### Task
Below are records; count the lines that contain "floorplan" and give only the total.

==================================================

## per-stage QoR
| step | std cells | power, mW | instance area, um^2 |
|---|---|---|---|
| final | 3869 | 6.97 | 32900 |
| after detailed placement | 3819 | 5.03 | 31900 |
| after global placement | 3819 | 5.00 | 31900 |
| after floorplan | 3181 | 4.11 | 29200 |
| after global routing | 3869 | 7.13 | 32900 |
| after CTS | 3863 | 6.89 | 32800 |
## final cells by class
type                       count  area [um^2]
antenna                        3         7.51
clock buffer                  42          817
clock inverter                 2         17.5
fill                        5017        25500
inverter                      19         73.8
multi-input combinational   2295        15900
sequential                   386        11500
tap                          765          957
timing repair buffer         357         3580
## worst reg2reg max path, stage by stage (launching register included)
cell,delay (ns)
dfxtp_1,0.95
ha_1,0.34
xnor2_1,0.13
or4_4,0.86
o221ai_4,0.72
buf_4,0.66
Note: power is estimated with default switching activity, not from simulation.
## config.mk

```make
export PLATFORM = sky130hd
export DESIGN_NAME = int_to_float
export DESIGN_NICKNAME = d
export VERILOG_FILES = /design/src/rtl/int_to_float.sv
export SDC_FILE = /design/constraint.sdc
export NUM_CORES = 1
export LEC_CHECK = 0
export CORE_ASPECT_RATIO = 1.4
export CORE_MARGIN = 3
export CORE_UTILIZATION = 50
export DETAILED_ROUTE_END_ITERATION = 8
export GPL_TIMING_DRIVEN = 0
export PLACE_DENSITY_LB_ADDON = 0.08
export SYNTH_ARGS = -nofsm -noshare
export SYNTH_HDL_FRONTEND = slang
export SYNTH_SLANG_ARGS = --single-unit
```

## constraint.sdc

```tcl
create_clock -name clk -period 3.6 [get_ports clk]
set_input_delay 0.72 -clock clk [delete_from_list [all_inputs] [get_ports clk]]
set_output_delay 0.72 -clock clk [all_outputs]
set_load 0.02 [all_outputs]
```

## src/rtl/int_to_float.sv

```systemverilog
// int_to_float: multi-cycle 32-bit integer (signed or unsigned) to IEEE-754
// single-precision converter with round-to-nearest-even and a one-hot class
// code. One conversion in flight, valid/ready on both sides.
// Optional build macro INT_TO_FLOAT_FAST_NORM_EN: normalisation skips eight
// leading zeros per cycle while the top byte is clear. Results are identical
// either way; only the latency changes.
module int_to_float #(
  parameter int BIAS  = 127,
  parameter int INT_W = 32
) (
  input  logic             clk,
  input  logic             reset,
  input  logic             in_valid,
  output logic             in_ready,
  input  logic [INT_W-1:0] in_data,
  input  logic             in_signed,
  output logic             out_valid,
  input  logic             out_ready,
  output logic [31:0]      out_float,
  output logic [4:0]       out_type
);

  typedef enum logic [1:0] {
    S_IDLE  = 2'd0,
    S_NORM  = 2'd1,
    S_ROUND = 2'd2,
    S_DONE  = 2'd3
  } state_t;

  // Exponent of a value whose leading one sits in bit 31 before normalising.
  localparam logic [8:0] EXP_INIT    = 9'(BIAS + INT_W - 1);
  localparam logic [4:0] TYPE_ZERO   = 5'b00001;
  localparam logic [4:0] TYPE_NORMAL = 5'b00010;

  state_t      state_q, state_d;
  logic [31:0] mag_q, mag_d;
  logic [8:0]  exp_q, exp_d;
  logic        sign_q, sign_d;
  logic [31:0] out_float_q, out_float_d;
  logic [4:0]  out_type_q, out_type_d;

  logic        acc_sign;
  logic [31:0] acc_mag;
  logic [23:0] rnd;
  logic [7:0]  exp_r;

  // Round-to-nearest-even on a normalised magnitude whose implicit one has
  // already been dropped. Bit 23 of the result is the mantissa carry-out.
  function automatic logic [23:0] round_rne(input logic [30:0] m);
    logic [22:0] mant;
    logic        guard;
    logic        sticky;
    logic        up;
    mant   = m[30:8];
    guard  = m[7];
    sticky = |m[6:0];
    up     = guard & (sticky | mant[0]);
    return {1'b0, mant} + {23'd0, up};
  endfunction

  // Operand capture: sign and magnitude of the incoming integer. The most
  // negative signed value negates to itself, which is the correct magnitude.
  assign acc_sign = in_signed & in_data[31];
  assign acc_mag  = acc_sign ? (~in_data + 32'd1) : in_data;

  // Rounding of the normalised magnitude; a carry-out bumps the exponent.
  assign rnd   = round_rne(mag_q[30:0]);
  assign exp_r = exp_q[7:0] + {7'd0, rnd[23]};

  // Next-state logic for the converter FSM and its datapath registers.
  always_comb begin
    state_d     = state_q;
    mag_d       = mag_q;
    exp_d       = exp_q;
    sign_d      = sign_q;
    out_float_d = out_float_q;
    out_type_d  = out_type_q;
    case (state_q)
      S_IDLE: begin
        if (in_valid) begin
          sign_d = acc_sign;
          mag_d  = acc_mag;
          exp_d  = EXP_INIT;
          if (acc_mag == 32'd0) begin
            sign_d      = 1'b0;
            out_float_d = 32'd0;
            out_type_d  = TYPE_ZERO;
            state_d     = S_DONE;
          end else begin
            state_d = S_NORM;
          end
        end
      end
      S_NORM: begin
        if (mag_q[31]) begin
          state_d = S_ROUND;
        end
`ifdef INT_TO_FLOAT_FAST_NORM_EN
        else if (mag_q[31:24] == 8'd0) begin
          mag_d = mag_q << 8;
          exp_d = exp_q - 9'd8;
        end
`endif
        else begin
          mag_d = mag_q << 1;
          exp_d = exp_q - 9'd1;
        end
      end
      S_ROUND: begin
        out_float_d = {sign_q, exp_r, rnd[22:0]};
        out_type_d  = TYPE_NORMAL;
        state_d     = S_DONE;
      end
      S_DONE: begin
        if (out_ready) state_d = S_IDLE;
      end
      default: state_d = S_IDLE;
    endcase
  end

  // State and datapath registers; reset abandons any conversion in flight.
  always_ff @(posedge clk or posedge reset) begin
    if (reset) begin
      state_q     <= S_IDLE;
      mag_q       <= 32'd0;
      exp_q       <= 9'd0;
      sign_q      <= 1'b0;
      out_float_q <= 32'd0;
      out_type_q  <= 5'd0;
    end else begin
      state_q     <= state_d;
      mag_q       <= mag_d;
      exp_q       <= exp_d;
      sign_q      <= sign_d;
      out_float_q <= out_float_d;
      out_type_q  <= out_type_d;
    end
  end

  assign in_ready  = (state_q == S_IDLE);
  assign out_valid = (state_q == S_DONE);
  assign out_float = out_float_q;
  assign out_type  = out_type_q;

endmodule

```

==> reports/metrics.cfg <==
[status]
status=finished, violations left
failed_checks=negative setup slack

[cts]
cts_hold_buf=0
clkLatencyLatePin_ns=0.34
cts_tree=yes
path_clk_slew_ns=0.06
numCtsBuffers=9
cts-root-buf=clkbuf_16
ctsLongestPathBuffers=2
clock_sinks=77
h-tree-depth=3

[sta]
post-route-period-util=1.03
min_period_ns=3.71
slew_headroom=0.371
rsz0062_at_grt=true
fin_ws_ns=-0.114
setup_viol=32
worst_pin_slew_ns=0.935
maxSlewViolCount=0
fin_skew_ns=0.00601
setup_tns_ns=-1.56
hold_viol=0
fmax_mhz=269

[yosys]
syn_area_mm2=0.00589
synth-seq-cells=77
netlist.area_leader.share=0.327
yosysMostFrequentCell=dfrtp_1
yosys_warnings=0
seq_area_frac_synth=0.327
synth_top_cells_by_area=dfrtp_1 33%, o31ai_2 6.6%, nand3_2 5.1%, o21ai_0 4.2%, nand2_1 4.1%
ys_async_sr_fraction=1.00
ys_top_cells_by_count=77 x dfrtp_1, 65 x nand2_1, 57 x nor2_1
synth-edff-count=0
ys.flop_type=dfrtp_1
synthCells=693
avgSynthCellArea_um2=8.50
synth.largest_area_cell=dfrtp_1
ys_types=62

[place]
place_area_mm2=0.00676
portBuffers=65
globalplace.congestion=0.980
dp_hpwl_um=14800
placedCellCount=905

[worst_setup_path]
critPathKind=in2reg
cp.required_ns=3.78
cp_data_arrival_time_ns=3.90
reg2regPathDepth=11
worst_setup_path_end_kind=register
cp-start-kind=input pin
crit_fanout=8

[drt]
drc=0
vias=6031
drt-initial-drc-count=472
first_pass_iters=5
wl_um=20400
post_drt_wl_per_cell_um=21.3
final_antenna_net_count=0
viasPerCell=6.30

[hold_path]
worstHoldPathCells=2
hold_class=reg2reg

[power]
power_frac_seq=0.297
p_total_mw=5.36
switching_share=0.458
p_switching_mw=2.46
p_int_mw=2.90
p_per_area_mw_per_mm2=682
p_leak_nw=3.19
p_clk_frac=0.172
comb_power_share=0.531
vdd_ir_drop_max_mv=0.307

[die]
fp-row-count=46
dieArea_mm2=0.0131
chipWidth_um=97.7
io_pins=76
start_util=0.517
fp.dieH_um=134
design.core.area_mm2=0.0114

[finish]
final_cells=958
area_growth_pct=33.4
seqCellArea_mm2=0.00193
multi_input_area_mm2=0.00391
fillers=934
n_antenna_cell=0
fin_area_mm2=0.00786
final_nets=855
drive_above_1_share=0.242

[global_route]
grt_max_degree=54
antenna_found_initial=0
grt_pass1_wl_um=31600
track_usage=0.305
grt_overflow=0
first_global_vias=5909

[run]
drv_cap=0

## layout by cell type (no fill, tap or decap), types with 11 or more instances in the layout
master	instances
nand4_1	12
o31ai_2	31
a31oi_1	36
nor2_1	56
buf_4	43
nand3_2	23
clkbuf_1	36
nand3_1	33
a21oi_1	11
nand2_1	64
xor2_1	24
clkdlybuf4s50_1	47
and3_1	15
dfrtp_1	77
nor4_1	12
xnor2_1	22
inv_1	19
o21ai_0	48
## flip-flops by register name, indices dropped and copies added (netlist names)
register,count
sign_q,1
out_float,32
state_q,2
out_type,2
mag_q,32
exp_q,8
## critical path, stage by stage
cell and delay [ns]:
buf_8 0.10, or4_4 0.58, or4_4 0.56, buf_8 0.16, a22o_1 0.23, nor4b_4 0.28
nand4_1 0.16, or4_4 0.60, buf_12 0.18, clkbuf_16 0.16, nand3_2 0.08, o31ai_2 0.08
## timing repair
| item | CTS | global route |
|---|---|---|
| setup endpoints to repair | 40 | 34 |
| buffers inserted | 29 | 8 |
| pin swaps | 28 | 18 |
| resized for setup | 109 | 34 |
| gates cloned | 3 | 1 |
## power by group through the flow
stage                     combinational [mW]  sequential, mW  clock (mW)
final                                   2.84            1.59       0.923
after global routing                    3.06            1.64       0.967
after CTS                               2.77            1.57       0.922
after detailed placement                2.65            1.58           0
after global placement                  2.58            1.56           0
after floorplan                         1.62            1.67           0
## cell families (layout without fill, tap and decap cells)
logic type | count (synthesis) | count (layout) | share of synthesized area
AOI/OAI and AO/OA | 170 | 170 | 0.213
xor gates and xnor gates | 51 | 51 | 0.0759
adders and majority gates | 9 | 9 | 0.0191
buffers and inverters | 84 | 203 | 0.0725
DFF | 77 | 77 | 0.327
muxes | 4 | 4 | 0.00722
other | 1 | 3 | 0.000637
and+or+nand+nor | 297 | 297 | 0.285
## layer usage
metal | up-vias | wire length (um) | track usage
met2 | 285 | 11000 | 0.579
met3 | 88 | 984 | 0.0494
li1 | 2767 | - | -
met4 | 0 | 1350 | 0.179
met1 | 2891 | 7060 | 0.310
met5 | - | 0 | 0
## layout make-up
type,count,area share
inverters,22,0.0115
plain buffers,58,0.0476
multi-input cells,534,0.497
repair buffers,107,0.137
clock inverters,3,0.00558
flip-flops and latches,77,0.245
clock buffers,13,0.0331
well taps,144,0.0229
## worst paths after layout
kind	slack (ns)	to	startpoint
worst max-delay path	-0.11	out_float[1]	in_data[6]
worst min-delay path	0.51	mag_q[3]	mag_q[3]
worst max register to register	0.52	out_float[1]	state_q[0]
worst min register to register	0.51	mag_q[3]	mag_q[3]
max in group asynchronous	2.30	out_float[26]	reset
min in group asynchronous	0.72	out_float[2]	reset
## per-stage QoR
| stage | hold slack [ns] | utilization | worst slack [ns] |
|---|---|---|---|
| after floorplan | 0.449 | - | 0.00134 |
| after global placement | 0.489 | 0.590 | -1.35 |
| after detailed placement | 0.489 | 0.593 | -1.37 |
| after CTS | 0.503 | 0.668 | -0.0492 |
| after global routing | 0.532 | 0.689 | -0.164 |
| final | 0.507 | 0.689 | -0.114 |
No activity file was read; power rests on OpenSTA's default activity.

==================================================

### Solution
3